Material for this task section start

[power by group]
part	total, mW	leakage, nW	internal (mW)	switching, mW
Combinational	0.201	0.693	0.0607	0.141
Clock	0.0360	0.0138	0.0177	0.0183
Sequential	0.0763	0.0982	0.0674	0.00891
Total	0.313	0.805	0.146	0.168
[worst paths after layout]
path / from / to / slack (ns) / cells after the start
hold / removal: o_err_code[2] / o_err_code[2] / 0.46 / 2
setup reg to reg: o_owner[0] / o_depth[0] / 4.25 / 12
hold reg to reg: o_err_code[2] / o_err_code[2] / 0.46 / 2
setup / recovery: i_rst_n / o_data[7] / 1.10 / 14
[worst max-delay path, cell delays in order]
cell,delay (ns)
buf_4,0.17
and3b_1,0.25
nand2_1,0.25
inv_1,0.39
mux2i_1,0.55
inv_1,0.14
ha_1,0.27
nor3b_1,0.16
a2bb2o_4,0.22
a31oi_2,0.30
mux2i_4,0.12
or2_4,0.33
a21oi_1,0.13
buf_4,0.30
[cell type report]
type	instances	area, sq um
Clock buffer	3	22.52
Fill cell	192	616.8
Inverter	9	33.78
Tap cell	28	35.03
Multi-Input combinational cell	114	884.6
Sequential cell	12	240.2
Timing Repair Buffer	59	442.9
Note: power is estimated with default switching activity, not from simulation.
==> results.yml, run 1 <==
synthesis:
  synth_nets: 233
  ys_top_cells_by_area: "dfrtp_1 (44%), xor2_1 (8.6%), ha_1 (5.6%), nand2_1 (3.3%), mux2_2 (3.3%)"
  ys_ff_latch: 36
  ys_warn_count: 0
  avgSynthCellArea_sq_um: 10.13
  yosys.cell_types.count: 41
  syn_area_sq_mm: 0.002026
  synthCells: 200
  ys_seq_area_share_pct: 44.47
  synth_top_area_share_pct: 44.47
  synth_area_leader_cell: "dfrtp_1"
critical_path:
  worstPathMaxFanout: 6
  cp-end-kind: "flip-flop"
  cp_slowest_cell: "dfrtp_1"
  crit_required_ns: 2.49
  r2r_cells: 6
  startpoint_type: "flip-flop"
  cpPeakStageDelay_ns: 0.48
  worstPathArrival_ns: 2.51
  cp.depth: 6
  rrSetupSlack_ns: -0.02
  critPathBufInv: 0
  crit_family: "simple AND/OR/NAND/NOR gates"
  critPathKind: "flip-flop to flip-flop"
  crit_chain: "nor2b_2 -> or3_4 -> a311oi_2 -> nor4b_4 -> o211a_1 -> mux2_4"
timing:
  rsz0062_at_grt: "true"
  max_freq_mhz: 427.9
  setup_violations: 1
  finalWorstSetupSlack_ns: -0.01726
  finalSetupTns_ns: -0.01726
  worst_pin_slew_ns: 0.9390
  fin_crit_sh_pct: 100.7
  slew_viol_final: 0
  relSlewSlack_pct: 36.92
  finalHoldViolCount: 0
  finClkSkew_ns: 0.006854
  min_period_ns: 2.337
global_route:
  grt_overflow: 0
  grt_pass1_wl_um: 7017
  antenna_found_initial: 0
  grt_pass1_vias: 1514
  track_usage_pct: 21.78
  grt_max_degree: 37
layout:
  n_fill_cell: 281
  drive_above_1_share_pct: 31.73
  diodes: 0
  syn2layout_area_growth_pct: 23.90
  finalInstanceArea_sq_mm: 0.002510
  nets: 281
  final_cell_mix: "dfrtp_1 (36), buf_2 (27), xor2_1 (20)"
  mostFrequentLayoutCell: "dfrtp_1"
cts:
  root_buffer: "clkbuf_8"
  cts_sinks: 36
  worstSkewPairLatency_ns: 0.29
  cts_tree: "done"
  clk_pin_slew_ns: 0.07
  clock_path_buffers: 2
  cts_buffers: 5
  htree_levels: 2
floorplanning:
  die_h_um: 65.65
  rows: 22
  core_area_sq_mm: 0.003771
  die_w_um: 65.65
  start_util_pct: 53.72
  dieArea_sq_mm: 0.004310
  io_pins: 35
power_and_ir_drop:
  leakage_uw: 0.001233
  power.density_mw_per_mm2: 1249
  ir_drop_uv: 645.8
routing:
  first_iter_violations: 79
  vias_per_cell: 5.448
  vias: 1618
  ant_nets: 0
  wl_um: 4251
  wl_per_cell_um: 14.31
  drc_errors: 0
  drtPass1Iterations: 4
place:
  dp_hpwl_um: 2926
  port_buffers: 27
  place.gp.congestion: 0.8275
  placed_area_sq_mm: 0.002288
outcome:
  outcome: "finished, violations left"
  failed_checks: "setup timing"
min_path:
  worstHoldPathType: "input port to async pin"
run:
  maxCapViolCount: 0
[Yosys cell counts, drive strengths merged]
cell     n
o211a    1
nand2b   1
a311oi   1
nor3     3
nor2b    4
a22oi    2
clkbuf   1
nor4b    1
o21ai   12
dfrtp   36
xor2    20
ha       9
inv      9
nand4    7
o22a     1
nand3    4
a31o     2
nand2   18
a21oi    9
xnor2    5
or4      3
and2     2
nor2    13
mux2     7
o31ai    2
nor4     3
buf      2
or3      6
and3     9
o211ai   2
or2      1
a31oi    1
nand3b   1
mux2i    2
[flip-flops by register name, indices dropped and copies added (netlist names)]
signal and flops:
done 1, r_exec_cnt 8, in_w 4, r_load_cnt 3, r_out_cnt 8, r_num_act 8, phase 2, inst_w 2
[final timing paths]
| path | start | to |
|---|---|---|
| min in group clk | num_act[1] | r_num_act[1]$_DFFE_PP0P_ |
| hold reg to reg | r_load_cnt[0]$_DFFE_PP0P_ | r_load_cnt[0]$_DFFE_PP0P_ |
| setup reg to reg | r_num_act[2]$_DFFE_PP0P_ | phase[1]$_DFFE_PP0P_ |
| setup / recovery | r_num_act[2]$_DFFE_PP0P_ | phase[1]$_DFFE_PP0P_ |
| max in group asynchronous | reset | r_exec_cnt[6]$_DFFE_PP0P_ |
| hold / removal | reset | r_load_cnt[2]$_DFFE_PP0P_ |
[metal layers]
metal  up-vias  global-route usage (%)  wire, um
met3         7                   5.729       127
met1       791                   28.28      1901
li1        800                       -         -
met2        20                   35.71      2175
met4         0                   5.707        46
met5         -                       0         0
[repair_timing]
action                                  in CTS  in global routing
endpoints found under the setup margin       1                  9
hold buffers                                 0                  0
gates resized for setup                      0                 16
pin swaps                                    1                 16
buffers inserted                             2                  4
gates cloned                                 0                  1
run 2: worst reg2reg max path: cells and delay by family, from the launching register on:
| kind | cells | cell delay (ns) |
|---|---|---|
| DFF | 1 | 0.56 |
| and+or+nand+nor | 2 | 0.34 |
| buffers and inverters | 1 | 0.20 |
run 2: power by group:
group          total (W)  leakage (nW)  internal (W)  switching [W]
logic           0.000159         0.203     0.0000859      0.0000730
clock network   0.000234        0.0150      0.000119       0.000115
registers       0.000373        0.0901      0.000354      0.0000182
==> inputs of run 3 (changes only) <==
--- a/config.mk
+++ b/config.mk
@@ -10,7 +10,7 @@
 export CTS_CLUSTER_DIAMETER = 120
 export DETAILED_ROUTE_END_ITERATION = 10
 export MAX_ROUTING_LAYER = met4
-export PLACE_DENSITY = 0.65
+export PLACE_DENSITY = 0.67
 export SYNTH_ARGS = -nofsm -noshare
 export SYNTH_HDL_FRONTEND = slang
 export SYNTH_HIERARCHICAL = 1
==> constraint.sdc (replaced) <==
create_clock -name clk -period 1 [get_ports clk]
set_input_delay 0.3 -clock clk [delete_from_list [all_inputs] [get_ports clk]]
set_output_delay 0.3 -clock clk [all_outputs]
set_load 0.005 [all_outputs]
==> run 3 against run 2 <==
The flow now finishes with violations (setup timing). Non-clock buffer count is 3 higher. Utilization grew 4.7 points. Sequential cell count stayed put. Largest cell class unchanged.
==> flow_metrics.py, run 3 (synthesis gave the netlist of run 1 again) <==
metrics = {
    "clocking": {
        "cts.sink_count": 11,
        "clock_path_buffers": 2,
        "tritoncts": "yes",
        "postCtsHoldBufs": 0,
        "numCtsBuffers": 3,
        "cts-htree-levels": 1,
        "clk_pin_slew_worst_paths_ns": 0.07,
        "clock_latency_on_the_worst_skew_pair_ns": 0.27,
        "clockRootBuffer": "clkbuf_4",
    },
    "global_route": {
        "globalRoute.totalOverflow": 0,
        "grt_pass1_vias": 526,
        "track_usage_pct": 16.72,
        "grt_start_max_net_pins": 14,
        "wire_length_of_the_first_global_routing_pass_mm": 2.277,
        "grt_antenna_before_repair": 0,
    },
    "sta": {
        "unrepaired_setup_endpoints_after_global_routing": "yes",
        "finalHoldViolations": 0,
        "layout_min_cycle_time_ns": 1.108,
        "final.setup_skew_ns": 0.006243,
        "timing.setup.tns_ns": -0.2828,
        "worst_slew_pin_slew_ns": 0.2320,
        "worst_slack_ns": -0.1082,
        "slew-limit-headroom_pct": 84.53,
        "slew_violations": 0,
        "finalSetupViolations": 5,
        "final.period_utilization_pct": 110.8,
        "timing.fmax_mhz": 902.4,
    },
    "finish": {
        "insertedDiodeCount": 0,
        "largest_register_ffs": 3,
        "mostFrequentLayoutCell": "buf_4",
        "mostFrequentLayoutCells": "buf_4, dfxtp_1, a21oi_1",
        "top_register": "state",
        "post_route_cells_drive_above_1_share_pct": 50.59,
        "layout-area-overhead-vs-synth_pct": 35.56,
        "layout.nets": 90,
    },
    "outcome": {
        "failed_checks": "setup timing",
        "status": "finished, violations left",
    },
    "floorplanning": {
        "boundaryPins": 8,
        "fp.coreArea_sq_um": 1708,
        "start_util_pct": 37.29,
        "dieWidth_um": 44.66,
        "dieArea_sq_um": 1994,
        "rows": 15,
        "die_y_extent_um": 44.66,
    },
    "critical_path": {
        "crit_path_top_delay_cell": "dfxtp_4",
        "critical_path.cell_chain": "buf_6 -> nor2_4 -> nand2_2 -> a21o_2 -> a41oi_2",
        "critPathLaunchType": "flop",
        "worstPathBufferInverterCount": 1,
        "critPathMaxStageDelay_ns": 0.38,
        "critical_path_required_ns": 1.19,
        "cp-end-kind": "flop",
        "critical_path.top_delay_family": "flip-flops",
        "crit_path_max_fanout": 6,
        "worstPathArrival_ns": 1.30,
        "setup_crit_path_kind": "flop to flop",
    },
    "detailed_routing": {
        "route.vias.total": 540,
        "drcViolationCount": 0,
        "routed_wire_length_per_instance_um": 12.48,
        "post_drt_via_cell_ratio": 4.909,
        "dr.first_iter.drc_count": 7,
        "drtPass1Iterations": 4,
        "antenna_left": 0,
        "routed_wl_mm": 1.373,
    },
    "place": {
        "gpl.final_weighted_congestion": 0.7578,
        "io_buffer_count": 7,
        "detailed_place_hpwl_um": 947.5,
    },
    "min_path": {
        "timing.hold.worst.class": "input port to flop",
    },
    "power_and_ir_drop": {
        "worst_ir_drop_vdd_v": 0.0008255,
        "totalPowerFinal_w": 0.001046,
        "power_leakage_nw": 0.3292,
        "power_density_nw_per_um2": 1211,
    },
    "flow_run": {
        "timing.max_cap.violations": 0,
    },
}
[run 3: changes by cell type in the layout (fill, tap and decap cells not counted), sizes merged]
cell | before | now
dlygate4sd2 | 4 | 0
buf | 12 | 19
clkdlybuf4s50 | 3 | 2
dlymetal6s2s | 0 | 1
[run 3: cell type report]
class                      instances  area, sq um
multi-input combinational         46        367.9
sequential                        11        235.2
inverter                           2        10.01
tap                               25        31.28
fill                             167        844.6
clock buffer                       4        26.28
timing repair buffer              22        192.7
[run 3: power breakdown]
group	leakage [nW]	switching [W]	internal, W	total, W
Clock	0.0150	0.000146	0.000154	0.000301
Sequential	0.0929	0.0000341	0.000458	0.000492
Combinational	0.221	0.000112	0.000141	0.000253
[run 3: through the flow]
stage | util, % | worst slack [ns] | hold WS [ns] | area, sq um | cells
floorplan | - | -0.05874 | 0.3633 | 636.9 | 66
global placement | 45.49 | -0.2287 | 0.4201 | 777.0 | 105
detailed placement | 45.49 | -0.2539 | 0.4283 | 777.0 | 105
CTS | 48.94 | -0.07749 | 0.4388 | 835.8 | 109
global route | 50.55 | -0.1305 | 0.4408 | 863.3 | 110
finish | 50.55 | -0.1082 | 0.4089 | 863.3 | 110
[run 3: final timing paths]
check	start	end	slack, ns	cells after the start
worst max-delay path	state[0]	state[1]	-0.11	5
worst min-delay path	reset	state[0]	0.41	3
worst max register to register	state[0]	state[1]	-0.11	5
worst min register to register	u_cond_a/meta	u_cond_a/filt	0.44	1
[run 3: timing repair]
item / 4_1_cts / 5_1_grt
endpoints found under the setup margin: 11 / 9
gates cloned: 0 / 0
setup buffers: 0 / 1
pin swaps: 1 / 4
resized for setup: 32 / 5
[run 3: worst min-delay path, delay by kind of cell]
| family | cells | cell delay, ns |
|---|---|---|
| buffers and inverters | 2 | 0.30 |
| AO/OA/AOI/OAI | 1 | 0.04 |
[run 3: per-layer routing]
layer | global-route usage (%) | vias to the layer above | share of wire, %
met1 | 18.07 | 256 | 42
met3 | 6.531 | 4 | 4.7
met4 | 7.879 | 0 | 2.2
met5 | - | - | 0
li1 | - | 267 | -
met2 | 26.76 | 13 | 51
### config.mk
export PLATFORM = sky130hd
export DESIGN_NAME = mem_stage
export DESIGN_NICKNAME = d
export VERILOG_FILES = /design/src/rtl/mem_pkg.sv /design/src/rtl/lsu_align.sv /design/src/rtl/mem_stage.sv
export SDC_FILE = /design/constraint.sdc
export NUM_CORES = 1
export LEC_CHECK = 0
export BUFFER_PORTS_ARGS = -buffer_cell sky130_fd_sc_hd__buf_4
export CAP_MARGIN = 20
export CORE_MARGIN = 2
export CORE_UTILIZATION = 48
export CTS_BUF_LIST = sky130_fd_sc_hd__clkbuf_16
export DETAILED_ROUTE_END_ITERATION = 6
export GPL_ROUTABILITY_DRIVEN = 1
export GPL_TIMING_DRIVEN = 0
export HOLD_SLACK_MARGIN = 0.05
export PLACE_DENSITY_LB_ADDON = 0.25
export SLEW_MARGIN = 20
export SYNTH_ARGS = -nofsm -noshare
export SYNTH_HDL_FRONTEND = slang
export SYNTH_SLANG_ARGS = --single-unit
### constraint.sdc
create_clock -name clk -period 2.9 [get_ports clk]
set_input_delay 0.58 -clock clk [delete_from_list [all_inputs] [get_ports clk]]
set_output_delay 0.58 -clock clk [all_outputs]
set_load 0.01 [all_outputs]
### src/rtl/mem_pkg.sv
// rtl/mem_pkg.sv - shared constants and types for the MEM pipeline stage
package mem_pkg;

    localparam int BE_W = 4;

    localparam logic [2:0] F3_B  = 3'b000;
    localparam logic [2:0] F3_H  = 3'b001;
    localparam logic [2:0] F3_W  = 3'b010;
    localparam logic [2:0] F3_BU = 3'b100;
    localparam logic [2:0] F3_HU = 3'b101;

    typedef enum logic {
        IDLE = 1'b0,
        WAIT = 1'b1
    } memState_t;

endpackage

### src/rtl/lsu_align.sv
// rtl/lsu_align.sv - byte/halfword lane steering, load extraction and alignment check
module lsu_align
    import mem_pkg::*;
(
    input  logic [2:0]      funct3,
    input  logic [1:0]      offset,
    input  logic [31:0]     storeData,
    input  logic [31:0]     rdata,
    output logic [BE_W-1:0] be,
    output logic [31:0]     wdata,
    output logic [31:0]     loadValue,
    output logic            misalign
);

    logic [7:0]  loadByte;
    logic [15:0] loadHalf;
    logic        signedLoad;

    always_comb begin
        be         = '0;
        wdata      = '0;
        loadValue  = '0;
        misalign   = 1'b0;
        signedLoad = (funct3 == F3_B) || (funct3 == F3_H);
        loadByte   = rdata[{offset, 3'b000} +: 8];
        loadHalf   = offset[1] ? rdata[31:16] : rdata[15:0];
        case (funct3)
            F3_B, F3_BU: begin
                be        = 4'b0001 << offset;
                wdata     = {4{storeData[7:0]}};
                loadValue = {{24{signedLoad & loadByte[7]}}, loadByte};
            end
            F3_H, F3_HU: begin
                be        = offset[1] ? 4'b1100 : 4'b0011;
                wdata     = {2{storeData[15:0]}};
                loadValue = {{16{signedLoad & loadHalf[15]}}, loadHalf};
                misalign  = offset[0];
            end
            default: begin
                be        = 4'b1111;
                wdata     = storeData;
                loadValue = rdata;
                misalign  = |offset;
            end
        endcase
    end

endmodule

Material for this task section end

**Task objective**: All that is needed is the exact run of lines above from the line containing "[run 3: through the flow]" through the line containing "li1 | - | 267", both of them included.

**Reply to the task**:
[run 3: through the flow]
stage | util, % | worst slack [ns] | hold WS [ns] | area, sq um | cells
floorplan | - | -0.05874 | 0.3633 | 636.9 | 66
global placement | 45.49 | -0.2287 | 0.4201 | 777.0 | 105
detailed placement | 45.49 | -0.2539 | 0.4283 | 777.0 | 105
CTS | 48.94 | -0.07749 | 0.4388 | 835.8 | 109
global route | 50.55 | -0.1305 | 0.4408 | 863.3 | 110
finish | 50.55 | -0.1082 | 0.4089 | 863.3 | 110
[run 3: final timing paths]
check	start	end	slack, ns	cells after the start
worst max-delay path	state[0]	state[1]	-0.11	5
worst min-delay path	reset	state[0]	0.41	3
worst max register to register	state[0]	state[1]	-0.11	5
worst min register to register	u_cond_a/meta	u_cond_a/filt	0.44	1
[run 3: timing repair]
item / 4_1_cts / 5_1_grt
endpoints found under the setup margin: 11 / 9
gates cloned: 0 / 0
setup buffers: 0 / 1
pin swaps: 1 / 4
resized for setup: 32 / 5
[run 3: worst min-delay path, delay by kind of cell]
| family | cells | cell delay, ns |
|---|---|---|
| buffers and inverters | 2 | 0.30 |
| AO/OA/AOI/OAI | 1 | 0.04 |
[run 3: per-layer routing]
layer | global-route usage (%) | vias to the layer above | share of wire, %
met1 | 18.07 | 256 | 42
met3 | 6.531 | 4 | 4.7
met4 | 7.879 | 0 | 2.2
met5 | - | - | 0
li1 | - | 267 | -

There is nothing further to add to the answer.